The evidence base for child and adolescent mental health interventions to improve long-term mental health, is minimal [8, 14]. Reasons given are that relevant interventions are generally complex and multi-dimensional [13]; levels of comorbidity are high; and research expensive, labour intensive, and requiring specially trained staff [18]. The comparative effectiveness of mainstream interventions for ADHD is difficult to ascertain due to the use of different trial designs and samples [20, 28, 29], and their long-term effectiveness is also unknown. The TwiCs approach provides a potential solution to these issues. It is already being successfully implemented in five cohorts of children similar to the STAR ADHD cohort in being at risk of long-term negative outcomes (https://www.twics.global/use-of-the-design). Taking innovative pre-emptive approaches by developing cohorts and testing multiple interventions to try and improve outcomes is an emerging strength and potential of the design.

The STAR cohort now requires expanding, focusing on recruitment of those most at need: teenagers, hard to reach families, those with co-occurring autism, looked after children, those involved in criminality, and those with multiple co-morbidities. Improvement in collection of teacher outcomes and therapist’s contacting strategies are needed, by improving links with schools, increasing the number of reminders to teachers, and using multiple contacting modes to both carers and teachers.

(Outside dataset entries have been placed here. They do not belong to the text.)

==> config.mk <==
export PLATFORM = sky130hd
export DESIGN_NAME = risc_control_fsm
export DESIGN_NICKNAME = d
export VERILOG_FILES = /design/src/rtl/risc_control_fsm.sv
export SDC_FILE = /design/constraint.sdc
export NUM_CORES = 1
export LEC_CHECK = 0
export BUFFER_PORTS_ARGS = -buffer_cell sky130_fd_sc_hd__buf_2
export CAP_MARGIN = 20
export CORE_UTILIZATION = 40
export CTS_BUF_LIST = sky130_fd_sc_hd__clkbuf_8 sky130_fd_sc_hd__clkbuf_16
export DETAILED_ROUTE_END_ITERATION = 16
export MAX_ROUTING_LAYER = met4
export PLACE_DENSITY_LB_ADDON = 0.12
export SKIP_CTS_REPAIR_TIMING = 1
export SLEW_MARGIN = 20
export SYNTH_ARGS = -nofsm -noshare
export SYNTH_HDL_FRONTEND = slang
export SYNTH_SLANG_ARGS = --single-unit
export TNS_END_PERCENT = 50
==> constraint.sdc <==
create_clock -name clk -period 1.3 [get_ports clk]
set_input_delay 0 -clock clk [delete_from_list [all_inputs] [get_ports clk]]
set_output_delay 0 -clock clk [all_outputs]
set_load 0.02 [all_outputs]
==> src/rtl/risc_control_fsm.sv <==
// risc_control_fsm: multicycle controller for the Simple RISC Machine.
// Each instruction passes through fetch, decode, execute and writeback.
// The controller drives the decoder's nsel, every datapath load/select strobe,
// the PC/IR controls and the memory command.
//
// Optional feature: define RISC_CTRL_IRQ_EN to enable the level-input
// interrupt. A rising edge of irq latches a pending request. The request is
// taken at the next instruction boundary through IRQ_SAVE and IRQ_VEC.
// With the macro undefined, irq is ignored and irq_ack and load_vec stay 0.
//
// Ports:
//   clk, reset         rising-edge clock; synchronous active-high reset
//   opcode, op         instruction bits 15:13 and 12:11 from the decoder
//   irq                level interrupt request (RISC_CTRL_IRQ_EN only)
//   nsel, vsel, write  register file select, writeback source, write enable
//   loada..loads       datapath A/B/C/status loads; asel/bsel operand selects
//   load_ir, load_pc   IR and PC loads; reset_pc/load_vec select the PC source
//   addr_sel,load_addr memory address source and data-address register load
//   mem_cmd            MNONE/MREAD/MWRITE
//   halted, irq_ack    HALT indicator; one-cycle interrupt acknowledge
module risc_control_fsm #(
  parameter int unsigned STATE_W = 5,
  parameter logic [1:0]  MNONE   = 2'b00,
  parameter logic [1:0]  MREAD   = 2'b01,
  parameter logic [1:0]  MWRITE  = 2'b10
) (
  input  logic       clk,
  input  logic       reset,
  input  logic [2:0] opcode,
  input  logic [1:0] op,
  input  logic       irq,
  output logic [1:0] nsel,
  output logic [1:0] vsel,
  output logic       write,
  output logic       loada,
  output logic       loadb,
  output logic       loadc,
  output logic       loads,
  output logic       asel,
  output logic       bsel,
  output logic       load_ir,
  output logic       load_pc,
  output logic       reset_pc,
  output logic       load_vec,
  output logic       addr_sel,
  output logic       load_addr,
  output logic [1:0] mem_cmd,
  output logic       halted,
  output logic       irq_ack
);

  typedef enum logic [STATE_W-1:0] {
    StRst, StIf1, StIf2, StUpdatePc, StDecode, StMovImm, StGetA, StGetB, StAluOp,
    StWriteRd, StAddrCalc, StLoadAddr, StMemRd, StLdrWb, StStrGetd, StStrPass,
    StMemWr, StHalt
`ifdef RISC_CTRL_IRQ_EN
    , StIrqSave, StIrqVec
`endif
  } state_e;

  state_e state_q, state_d;
  state_e fetch_st;  // where an instruction boundary actually goes

  logic [4:0] instr;
  logic is_mov_imm, is_mov_reg, is_alu, is_cmp, is_ldr, is_str, is_halt;

  assign instr      = {opcode, op};
  assign is_mov_imm = (instr == 5'b110_10);
  assign is_mov_reg = (instr == 5'b110_00);
  assign is_alu     = (opcode == 3'b101);
  assign is_cmp     = (instr == 5'b101_01);
  assign is_ldr     = (instr == 5'b011_00);
  assign is_str     = (instr == 5'b100_00);
  assign is_halt    = (opcode == 3'b111);

`ifdef RISC_CTRL_IRQ_EN
  logic irq_prev_q, pending_q, pending_d, irq_edge;

  assign irq_edge = irq & ~irq_prev_q;
  // IRQ_SAVE consumes the request, but an edge arriving that same cycle is kept.
  assign pending_d = (state_q == StIrqSave) ? irq_edge : (pending_q | irq_edge);
  assign fetch_st  = pending_q ? StIrqSave : StIf1;

  always_ff @(posedge clk) begin
    if (reset) begin
      irq_prev_q <= 1'b0;
      pending_q  <= 1'b0;
    end else begin
      irq_prev_q <= irq;
      pending_q  <= pending_d;
    end
  end
`else
  logic unused_irq;
  assign unused_irq = irq;
  assign fetch_st   = StIf1;
`endif

  always_ff @(posedge clk) begin
    if (reset) state_q <= StRst;
    else       state_q <= state_d;
  end

  always_comb begin
    state_d   = state_q;
    nsel      = 2'b00;
    vsel      = 2'b00;
    write     = 1'b0;
    loada     = 1'b0;
    loadb     = 1'b0;
    loadc     = 1'b0;
    loads     = 1'b0;
    asel      = 1'b0;
    bsel      = 1'b0;
    load_ir   = 1'b0;
    load_pc   = 1'b0;
    reset_pc  = 1'b0;
    load_vec  = 1'b0;
    addr_sel  = 1'b0;
    load_addr = 1'b0;
    mem_cmd   = MNONE;
    halted    = 1'b0;
    irq_ack   = 1'b0;

    case (state_q)
      StRst: begin
        reset_pc = 1'b1;
        load_pc  = 1'b1;
        state_d  = StIf1;
      end
      StIf1: begin
        addr_sel = 1'b1;
        mem_cmd  = MREAD;
        state_d  = StIf2;
      end
      StIf2: begin
        addr_sel = 1'b1;
        mem_cmd  = MREAD;
        load_ir  = 1'b1;
        state_d  = StUpdatePc;
      end
      StUpdatePc: begin
        load_pc = 1'b1;
        state_d = StDecode;
      end
      StDecode: begin
        if (is_mov_imm)                           state_d = StMovImm;
        else if (is_mov_reg)                      state_d = StGetB;
        else if (is_alu || is_ldr || is_str)      state_d = StGetA;
        else if (is_halt)                         state_d = StHalt;
        else                                      state_d = fetch_st;  // NOP
      end
      StMovImm: begin
        vsel    = 2'b01;
        write   = 1'b1;
        state_d = fetch_st;
      end
      StGetA: begin
        loada   = 1'b1;
        state_d = is_alu ? StGetB : StAddrCalc;
      end
      StGetB: begin
        nsel    = 2'b10;
        loadb   = 1'b1;
        state_d = StAluOp;
      end
      StAluOp: begin
        // The IR is stable here, so the instruction bits qualify the strobes.
        if (is_cmp) begin
          loads   = 1'b1;
          state_d = fetch_st;
        end else begin
          asel    = is_mov_reg;
          loadc   = 1'b1;
          state_d = StWriteRd;
        end
      end
      StWriteRd: begin
        nsel    = 2'b01;
        vsel    = 2'b11;
        write   = 1'b1;
        state_d = fetch_st;
      end
      StAddrCalc: begin
        bsel    = 1'b1;
        loadc   = 1'b1;
        state_d = StLoadAddr;
      end
      StLoadAddr: begin
        load_addr = 1'b1;
        state_d   = is_ldr ? StMemRd : StStrGetd;
      end
      StMemRd: begin
        mem_cmd = MREAD;
        state_d = StLdrWb;
      end
      StLdrWb: begin
        mem_cmd = MREAD;
        nsel    = 2'b01;
        write   = 1'b1;
        state_d = fetch_st;
      end
      StStrGetd: begin
        nsel    = 2'b01;
        loadb   = 1'b1;
        state_d = StStrPass;
      end
      StStrPass: begin
        asel    = 1'b1;
        loadc   = 1'b1;
        state_d = StMemWr;
      end
      StMemWr: begin
        mem_cmd = MWRITE;
        state_d = fetch_st;
      end
      StHalt: begin
        halted  = 1'b1;
        state_d = StHalt;
      end
`ifdef RISC_CTRL_IRQ_EN
      StIrqSave: begin
        nsel    = 2'b11;
        vsel    = 2'b10;
        write   = 1'b1;
        irq_ack = 1'b1;
        state_d = StIrqVec;
      end
      StIrqVec: begin
        load_pc  = 1'b1;
        load_vec = 1'b1;
        // The handler's first instruction is always fetched before another
        // request is taken.
        state_d  = StIf1;
      end
`endif
      default: state_d = StRst;
    endcase
  end

endmodule

# Word level (Yosys, flattened, before mapping)
# Index checks and enable logic that the tools add are counted.
# word_totals
regBits,5
input_bits,8
out_inout_bits,21
elab_cells,63
# classes
n_eq_ne,24
muxes,27
n_reduce_logical,11
# ops
op,count
$pmux W5 S14,1
$eq A5 B4 Y1 const B,9
$eq A5 B5 Y1 const B,6
$eq A5 B3 Y1 const B,4
$mux W5,4
$mux W1,14
$pmux W2 S2,3
$eq A5 B2 Y1 const B,2
$mux W4,2
$reduce_or A2 Y1,4
$eq A3 B3 Y1 const B,2
$reduce_or A3 Y1,2
$eq A5 B1 Y1 const B,1
$logic_not A5 Y1,1
$reduce_or A5 Y1,1
$pmux W1 S2,2
$reduce_or A4 Y1,1
$logic_or A1 B1 Y1,2
$mux W2,1

# Logic depth before layout (Yosys ltp)
# Gate-level depths: netlist (run 1).
# depth
ltp_word,7
mapped_depth,6
ltp_nobuf,4

# Worst setup path after synthesis (run 1)
# OpenSTA, ideal clock, no wires.
# synth_timing
kind,register -> output
start,reg state_q[2]
end,out loads
arrival_ps,1571
t_required_ps,1300
setup_slack_ps,-271
stages_incl_launch_ff,4
n_path_buf,1
path_cell_list,dfxtp_1 > buf_2 > or3b_1 > nor4_1
# synth_via
elab_chain_cells,2
# synth_rtl
element,line_no,rtl
from (decl),61,"state_e state_q, state_d;"
from (signal assigned),100,if (reset) state_q <= StRst;
from (signal assigned),101,else state_q <= state_d;
$eq A5 B4 Y1,125,case (state_q)
$mux W1,125,
to (decl),38,"output logic loads,"
# No other way between the ends.

# Worst setup path after layout (run 1)
# layout_timing
start,reg state_q[4]
end,out load_pc
# layout_via
elab_chain_cells,3
word_cells_on_any_way,4
cone_classes,eq/ne: 1; mux: 1; reduce/logical: 2
# layout_rtl
element,line_no,rtl
$eq A5 B2 Y1 / $logic_not A5 Y1 (equally long branches),125,
$reduce_or A2 Y1 (no source line) (*),n/a,
$mux W1 (*),125,
to (decl),42,"output logic load_pc,"
# Mark *: on every way between the ends. The rest lies on a longest branch, timed or not.

==> impl_metrics.yaml, run 1 <==
sta:
  finalMaxSlewViolations: 0
  setup_ws_ns: -0.2116
  grt_setup_unrepaired: "true"
  max_freq_mhz: 661.6
  finalWorstPathRequiredPeriod_ns: 1.512
  period_share_pct: 116.3
  timing_hold_violations_final: 0
  finalSetupViolCount: 20
  skew_ns: 0.004962
synth:
  postSynthAreaPerCell_um2: 6.816
  yosysWarningCount: 0
  synth_enable_flop_cells: 0
  synth_top_cell_area_share_pct: 13.99
  yosys.area.top_type: "dfxtp_1"
  synthDistinctLibCells: 45
  ys_dominant_reg_cell: "dfxtp_1"
  cell_area_after_technology_mapping_um2: 715.7
  ys_async_sr_fraction_pct: 0
  syn-instance-count: 105
  ys_seq_area_share_pct: 13.99
  ys_ff_latch: 5
  netlist_top_cells_area: "dfxtp_1, nor2_1, a21oi_1"
setup_path:
  cpMaxStageDelayCell: "or3_4"
  worst-path-buf-inv: 2
  worstSetupStartpointType: "flip-flop"
  cp_slowest_stage_delay_ns: 0.38
  crit_path_cell_trace: "buf_6, or3_4, and3b_1, buf_4"
  cp_top_family: "simple AND/OR/NAND/NOR gates"
  cp.arrival_ns: 1.51
  timing.critical_path.to_type: "output pin"
  crit_type: "flip-flop to output pin"
  critPathMaxFanout: 15
  critPathRequiredTime_ns: 1.30
die:
  fp.dieH_um: 44.30
  io_pins: 29
  chipWidth_um: 44.30
  dieArea_mm2: 0.001962
  core-area_mm2: 0.001594
  fp-row-count: 14
  starting_density_of_the_core_pct: 44.90
placement:
  post-place-cells: 165
  pre_cts_ws_ns: -0.1267
  port-buffer-count: 25
  gp_congestion: 0.9143
  post-dp-hpwl_um: 1561
layout:
  final_layout_size_suffix_gt1_share_pct: 59.33
  max_flop_register: "state_q"
  largest_register_ffs: 5
  final_util_pct: 79.51
  insertedDiodeCount: 0
  post_layout_nonfiller_instances: 174
  finish.net_count: 159
  largest_registers: "state_q (5)"
  flow.area_growth_from_synthesis_pct: 77.10
  final_common_cell: "buf_4"
  most_frequent_cells_in_the_layout: "buf_4, buf_6, buf_2"
detailed_routing:
  remaining_drc_errors: 0
  drtAntennaViolNets: 0
  vias_cell: 5.420
  drtPass1Iterations: 4
  routed_wirelength_um: 2573
  drt-wirelength-per-cell_um: 14.79
  drtIter0Drc: 25
  num_vias: 943
global_route:
  met1_usage_pct: 29.88
  grt_max_degree: 16
  globalRouteTotalUtil_pct: 22.25
  globalRouteMet3Util_pct: 1.224
  global_route.usage.met2_pct: 36.47
  initial_antenna_violation_count: 0
  grt-ovfl-total: 0
  first_global_vias: 735
  grt_busiest_layer: "met2"
  grt_first_pass_wirelength_um: 3263
power_and_ir_drop:
  final_power_mw: 0.9432
  power.static_leakage_nw: 0.5614
  power.density_cell_area_mw_per_mm2: 744.2
  vdd_drop_max_mv: 0.4679
cts:
  cts_tree: "done"
  insertion_delay_ns: 0.23
  cts_buffers: 3
  clk_transition_reported_paths_ns: 0.04
  clock_tree.buffer_depth: 2
  cts.htree.levels: 1
  clock-root-buffer: "clkbuf_8"
  cts.sinks: 5
job:
  drv_cap: 0
outcome:
  failing_checks: "setup timing"
  run_status: "finished, violations left"
hold_path:
  timing.hold.worst.class: "input port to flip-flop"
==> per-layer routing <==
| layer | routed length [um] | part of all wire (%) |
|---|---|---|
| met5 | 0 | 0 |
| met1 | 1143 | 44 |
| met2 | 1351 | 53 |
| met3 | 54 | 2.1 |
| met4 | 25 | 0.97 |
==> cell families after synthesis <==
kind of cell | share of synthesized area [%]
AND/OR/NAND/NOR | 47.56
AO/OA/AOI/OAI | 23.95
buffers and inverters | 11.54
flip-flops | 13.99
XOR/XNOR | 2.448
other | 0.5240
==> area by class of cell <==
type,count,area [um2]
repair buffers,54,424.2
well taps,24,30.03
clock inverters,1,3.754
fillers,110,326.6
clock buffers,3,41.29
inverters,1,3.754
multi-input cells,86,650.6
flip-flops and latches,5,113.9
==> tightest hold or removal path, delay by kind of cell <==
family                 cells  cell delay, ns
buffers and inverters      1            0.13
AO/OA/AOI/OAI              1            0.06
AND/OR/NAND/NOR            1            0.07
==> worst paths after layout <==
path	cells past startpoint	end	slack (ns)	start
setup / recovery	4	load_pc	-0.21	state_q[4]$_SDFF_PP0_
hold reg to reg	1	state_q[1]$_SDFF_PP0_	0.53	state_q[4]$_SDFF_PP0_
setup reg to reg	4	state_q[2]$_SDFF_PP0_	-0.15	state_q[1]$_SDFF_PP0_
hold / removal	3	state_q[4]$_SDFF_PP0_	0.06	opcode[0]
==> stage by stage <==
stage                     instance area, um2  TNS (ns)  hold WS [ns]
after CTS                               1051    -4.166     -0.009906
after detailed placement                1006   -0.3540        0.2233
after global routing                    1267    -2.921       0.09614
after global placement                  1006   -0.4483        0.2204
after floorplan                        750.7  -0.03996        0.1150
final                                   1267    -1.930       0.05885
==> report_power, final <==
group	internal (mW)	switching [mW]	total, mW
Clock	0.204	0.0937	0.298
Combinational	0.214	0.236	0.450
Sequential	0.166	0.0291	0.195
==> synth_stat cells, types with 3 or more instances <==
library cell / count
nand2b_1: 4
a21oi_1: 6
buf_2: 6
nand3b_1: 3
buf_4: 3
nand2_1: 6
nor3_1: 5
o21ai_0: 3
and3b_1: 3
dfxtp_1: 5
nor2_1: 15
o31ai_1: 4
clkbuf_1: 4
a31oi_1: 3
No activity file was read; power rests on OpenSTA's default activity.
==> run 2: changes to the inputs <==
ABC_AREA = 1   (was default)
BUFFER_PORTS_ARGS = default   (was -buffer_cell sky130_fd_sc_hd__buf_2)
DONT_BUFFER_PORTS = 1   (was default)
==> run 2 against run 1 <==
Effect of this change: the flow finishes with violations (hold timing); sequential power grew 22%; wire length shrank 31%; final cell count shrank 13%; worst setup slack gained 0.26 ns; critical path depth is the same; via count shrank 18%; synthesized area shrank 13%; worst hold slack lost 0.068 ns; synthesized cell count grew 16%; die area shrank 13%; maximum frequency grew 21%; global-route usage grew 0.21 points; highest routed layer unchanged.
==> impl_metrics.yaml, run 2 <==
setup_path:
  timing.critical_path.to_type: "output pin"
  worstSetupStartpointType: "flip-flop"
  reg2regPathDepth: 8
  cp.arrival_ns: 1.25
  critPathRequiredTime_ns: 1.30
  critPathMaxFanout: 6
  cpMaxStageDelayCell: "dfxtp_1"
  r2r-end: "state_q[3]$_SDFF_PP0_"
  crit_type: "flip-flop to output pin"
  crit_path_cell_trace: "buf_4, nor3_4, nand2_2, o211ai_1"
  cp_slowest_stage_delay_ns: 0.32
  ff2ff_setup_slack_ns: 0.09
  rr_startpoint: "state_q[1]$_SDFF_PP0_"
placement:
  gp_congestion: 0.8868
  pre_cts_ws_ns: 0.04708
  port-buffer-count: 0
  post-place-cells: 144
  post-dp-hpwl_um: 1412
global_route:
  grt_first_pass_wirelength_um: 2449
  grt-ovfl-total: 0
  grt_max_degree: 9
  first_global_vias: 581
  globalRouteTotalUtil_pct: 22.46
  initial_antenna_violation_count: 0
sta:
  period_share_pct: 96.26
  skew_ns: 0.0003180
  fin_hold_ws_ns: -0.009456
  grt_setup_unrepaired: "true"
  tightest_slew_ns: 0.4962
  finalMaxSlewViolations: 0
  max_freq_mhz: 799.1
  setup_ws_ns: 0.04858
  finalWorstPathRequiredPeriod_ns: 1.251
  finalSetupViolCount: 0
  timing.max_slew.rel_slack_pct: 66.78
  timing_hold_violations_final: 1
  timing.setup.tns_ns: 0
cts:
  clk_transition_reported_paths_ns: 0.03
  clock-root-buffer: "clkbuf_8"
  insertion_delay_ns: 0.22
  cts_buffers: 3
  cts_tree: "done"
  clock_tree.buffer_depth: 2
  cts.sinks: 5
  cts.htree.levels: 1
layout:
  final_layout_size_suffix_gt1_share_pct: 24.26
  insertedDiodeCount: 0
  finish.net_count: 145
  flow.area_growth_from_synthesis_pct: 33.33
  most_frequent_cells_in_the_layout: "nand2_1, nor2_1, inv_1"
  num-fill-cells: 140
  max_flop_register: "state_q"
  largest_register_ffs: 5
  final_common_cell: "nand2_1"
  post_layout_nonfiller_instances: 151
  largest_registers: "state_q (5)"
detailed_routing:
  drtAntennaViolNets: 0
  routed_wirelength_um: 1779
  vias_cell: 5.119
  detail_route.wirelength.met1_um: 778
  drt-wirelength-per-cell_um: 11.78
  wl_met3_um: 101
  drtPass1Iterations: 4
  highest-signal-layer: "met4"
  drtIter0Drc: 25
  remaining_drc_errors: 0
  wl_met2_um: 881
  num_vias: 773
job:
  drv_cap: 0
power_and_ir_drop:
  power.density_cell_area_mw_per_mm2: 1195
  vdd_drop_max_mv: 0.7446
  power.static_leakage_nw: 0.4686
synth:
  ys_seq_area_share_pct: 16.16
  synth_top_cell_area_share_pct: 16.97
  netlist_top_cells_area: "nand2_1, nor2_1, dfxtp_1"
  synth_top_cells_by_count: "nand2_1, nor2_1, inv_1"
  syn-instance-count: 122
  ys_async_sr_fraction_pct: 0
  synth_enable_flop_cells: 0
  postSynthAreaPerCell_um2: 5.077
  yosysWarningCount: 0
  cell_area_after_technology_mapping_um2: 619.3
  yosys.area.top_type: "nand2_1"
  synthDistinctLibCells: 16
  ys_ff_latch: 5
  ys_dominant_reg_cell: "dfxtp_1"
  yosys.cell_count.top_type: "nand2_1"
hold_path:
  timing.hold.worst.class: "input port to flip-flop"
  hold_path_depth: 3
  worstHoldStart: "op[1]"
  hold_end: "state_q[1]$_SDFF_PP0_"
die:
  chipWidth_um: 41.35
  dieArea_mm2: 0.001710
  io_pins: 29
  fp-row-count: 13
  starting_density_of_the_core_pct: 45.33
  fp.dieH_um: 41.35
  core-area_mm2: 0.001366
outcome:
  run_status: "finished, violations left"
  failing_checks: "hold timing"
run 2: cell types whose count changed in the layout (fill, tap and decap cells not counted), sizes merged, moves of 16 or more:
cell and change:
buf -44, nand2 +22, inv +21, nand3 +18, nor2 +16
run 2: worst max path at each step:
stage                     startpoint                     to
3_5_place_dp   state_q[3]$_SDFF_PP0_  state_q[0]$_SDFF_PP0_
5_1_grt        state_q[4]$_SDFF_PP0_             mem_cmd[0]
4_1_cts        state_q[0]$_SDFF_PP0_                   asel
2_1_floorplan  state_q[0]$_SDFF_PP0_                   asel
6_report       state_q[4]$_SDFF_PP0_             mem_cmd[0]
3_3_place_gp   state_q[1]$_SDFF_PP0_  state_q[0]$_SDFF_PP0_
run 2: cell type report:
class,instances,area [um2],share of cell area [%]
Sequential cell,5,110.1,13.33
Tap cell,15,18.77,2.273
Inverter,22,85.08,10.30
Clock buffer,3,41.29,5.000
Multi-Input combinational cell,94,479.2,58.03
Timing Repair Buffer,11,87.58,10.61
Clock inverter,1,3.754,0.4545
run 2: metrics by stage:
step | hold WS [ns] | util, % | area [um2] | power (mW)
2_1_floorplan | 0.06907 | - | 623.1 | 0.5352
3_3_place_gp | 0.07383 | 50.27 | 686.9 | 0.6121
3_5_place_dp | 0.07217 | 50.27 | 686.9 | 0.6177
4_1_cts | -0.1588 | 53.57 | 732.0 | 0.8985
5_1_grt | 0.03199 | 60.44 | 825.8 | 1.052
6_report | -0.009456 | 60.44 | 825.8 | 0.9865
run 2: critical path: cells and delay by family, from the launching register on:
kind,cells,cell delay [ns]
AOI/OAI and AO/OA,1,0.25
buffers and inverters,1,0.17
DFF,1,0.32
and+or+nand+nor,2,0.29
run 2: routing by layer:
layer | up-vias | track usage, %
li1 | 405 | -
met2 | 25 | 34.38
met3 | 2 | 2.128
met4 | 0 | 7.258
met1 | 341 | 31.07
met5 | - | -
run 2: where the power goes:
part           leakage [nW]  switching, mW  internal [mW]  total [mW]
logic                 0.399          0.326          0.147       0.474
registers            0.0430         0.0545          0.183       0.237
clock network        0.0269         0.0733          0.202       0.275
total                 0.469          0.454          0.532       0.986
run 2: cells by family (layout without fill, tap and decap cells):
logic type             Yosys count  count (layout)  synth area share, %
AND/OR/NAND/NOR                 79              79                56.36
buffers and inverters           24              37                15.76
AO/OA/AOI/OAI                   13              13                11.11
flip-flops                       5               5                16.16
other                            1               2               0.6055
==> run 3: changes to the inputs <==
CORE_UTILIZATION = 25   (was 40)
==> run 3 against run 2 <==
Effect of this change: register-to-register slack about the same; worst setup slack got worse by 0.029 ns; total power increased by 15%; the flow still finishes with violations (hold timing); non-clock buffer count increased by 9; critical path type unchanged; wire length increased by 14%; final area increased by 14%; global-route usage decreased by 7.1 points; utilization decreased by 19 points.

The two piloted interventions now require testing in greater numbers. Future studies will need to address stakeholder concerns regarding the generalisability and variability of therapist-led interventions. However, both interventions appear safe, potentially effective, cheap to implement, and may be particularly useful: in the early years before pharmaceutical medication is permitted; for the 25%+ children with ADHD who cannot tolerate pharmaceutical medications; and for teenagers opting to discontinue their pharmaceutical medications. Further trials of other main and non-mainstream interventions are also planned.

Conclusion

Children with ADHD are at risk of negative outcomes and in need of pre-emptive strategies implemented as early as possible. The STAR project demonstrated the feasibility and utility of the TwiCs approach to pragmatic RCT design for children with ADHD. It can make a useful contribution in the search to improve outcomes for those with ADHD.